Sahinturk S., Demirel S., Isbil N., Ozyener F.

PROTEIN AND PEPTIDE LETTERS, vol.29, no.6, pp.538-549, 2022 (Peer-Reviewed Journal) identifier identifier identifier

  • Publication Type: Article / Article
  • Volume: 29 Issue: 6
  • Publication Date: 2022
  • Doi Number: 10.2174/0929866529666220516141317
  • Journal Name: PROTEIN AND PEPTIDE LETTERS
  • Journal Indexes: Science Citation Index Expanded, Scopus, BIOSIS, Chemical Abstracts Core, EMBASE, MEDLINE
  • Page Numbers: pp.538-549
  • Keywords: Apelin, potassium channels, thoracic aorta, tissue bath, vasorelaxation, endogenous, NITRIC-OXIDE, PHYSIOLOGICAL ROLES, BLOOD-PRESSURE, ION CHANNELS, ARTERIES, APJ, MECHANISMS, RECEPTOR, ISOFORM

Abstract

Background: Apelin is a newly discovered peptide hormone and originally discovered endogenous apelin receptor ligand. Objective: In this study, we aimed to investigate the possible roles of potassium channel subtypes in the vasorelaxant effect mechanisms of apelin. Methods: The vascular rings obtained from the thoracic aortas of the male Wistar Albino rats were placed into the isolated tissue bath system. The resting tension was set to 2 g. After the equilibration period, the aortic rings were precontracted with 10-5 M phenylephrine (PHE) or 45 mM KCl. Pyroglutamyl-apelin-13 ([Pyr1]apelin-13), which is the dominant apelin isoform in the human cardiovascular tissues and human plasma, was applied cumulatively (10(-10)-10(-6) M) to the aortic rings in the plateau phase. The experimental protocol was repeated in the presence of specific K+ channel subtype blockers to determine the role of K(+)channels in the vasorelaxant effect mechanisms of apelin.
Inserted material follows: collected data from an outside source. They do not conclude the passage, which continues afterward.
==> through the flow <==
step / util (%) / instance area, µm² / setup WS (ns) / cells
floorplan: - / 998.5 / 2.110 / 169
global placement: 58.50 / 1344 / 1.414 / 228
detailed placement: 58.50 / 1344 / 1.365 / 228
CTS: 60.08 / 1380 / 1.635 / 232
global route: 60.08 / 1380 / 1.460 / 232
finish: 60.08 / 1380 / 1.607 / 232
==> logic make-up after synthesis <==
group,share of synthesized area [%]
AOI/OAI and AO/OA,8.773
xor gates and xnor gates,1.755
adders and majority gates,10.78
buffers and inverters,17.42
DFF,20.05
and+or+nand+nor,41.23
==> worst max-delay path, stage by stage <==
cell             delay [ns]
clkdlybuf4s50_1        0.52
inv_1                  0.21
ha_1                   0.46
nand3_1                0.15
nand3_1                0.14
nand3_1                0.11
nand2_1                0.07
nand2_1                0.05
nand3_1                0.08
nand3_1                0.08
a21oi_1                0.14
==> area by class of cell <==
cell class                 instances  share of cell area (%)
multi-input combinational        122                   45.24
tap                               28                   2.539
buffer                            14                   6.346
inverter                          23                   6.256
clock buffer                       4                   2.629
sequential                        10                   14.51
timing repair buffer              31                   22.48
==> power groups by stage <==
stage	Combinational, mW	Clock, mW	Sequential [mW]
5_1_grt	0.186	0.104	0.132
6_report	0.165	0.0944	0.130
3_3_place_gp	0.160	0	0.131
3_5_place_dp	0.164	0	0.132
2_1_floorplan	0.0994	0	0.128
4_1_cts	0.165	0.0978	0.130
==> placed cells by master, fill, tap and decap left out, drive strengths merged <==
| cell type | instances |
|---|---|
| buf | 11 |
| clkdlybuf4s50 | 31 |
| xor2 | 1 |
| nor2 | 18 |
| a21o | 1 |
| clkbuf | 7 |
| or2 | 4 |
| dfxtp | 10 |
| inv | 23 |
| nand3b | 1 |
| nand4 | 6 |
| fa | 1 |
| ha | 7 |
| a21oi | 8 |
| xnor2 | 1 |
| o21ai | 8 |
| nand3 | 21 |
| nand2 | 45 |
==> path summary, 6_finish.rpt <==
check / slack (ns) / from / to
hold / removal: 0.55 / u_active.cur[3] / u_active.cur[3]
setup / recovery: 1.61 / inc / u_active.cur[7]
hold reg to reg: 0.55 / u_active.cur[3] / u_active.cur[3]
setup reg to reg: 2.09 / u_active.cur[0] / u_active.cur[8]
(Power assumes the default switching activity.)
Results: [Pyr1]apelin-13 induced a concentration-dependent vasorelaxation (p < 0.001). The maximum relaxation level was approximately 52%, according to PHE-induced contraction. Tetraethylammonium, iberiotoxin, 4-Aminopyridine, glyburide, anandamide, and BaCl2 statistically significantly decreased the vasorelaxant effect level of [Pyr1]apelin-13 (p < 0.001). However, apamin didn't statistically significantly change the vasorelaxant effect level of [Pyr1]apelin-13. Conclusion: In conclusion, our findings suggest that BKCa, IKCa, Kv, K-ATP, Kir, and K-2P channels are involved in the vasorelaxant effect mechanisms of apelin in the rat thoracic aorta.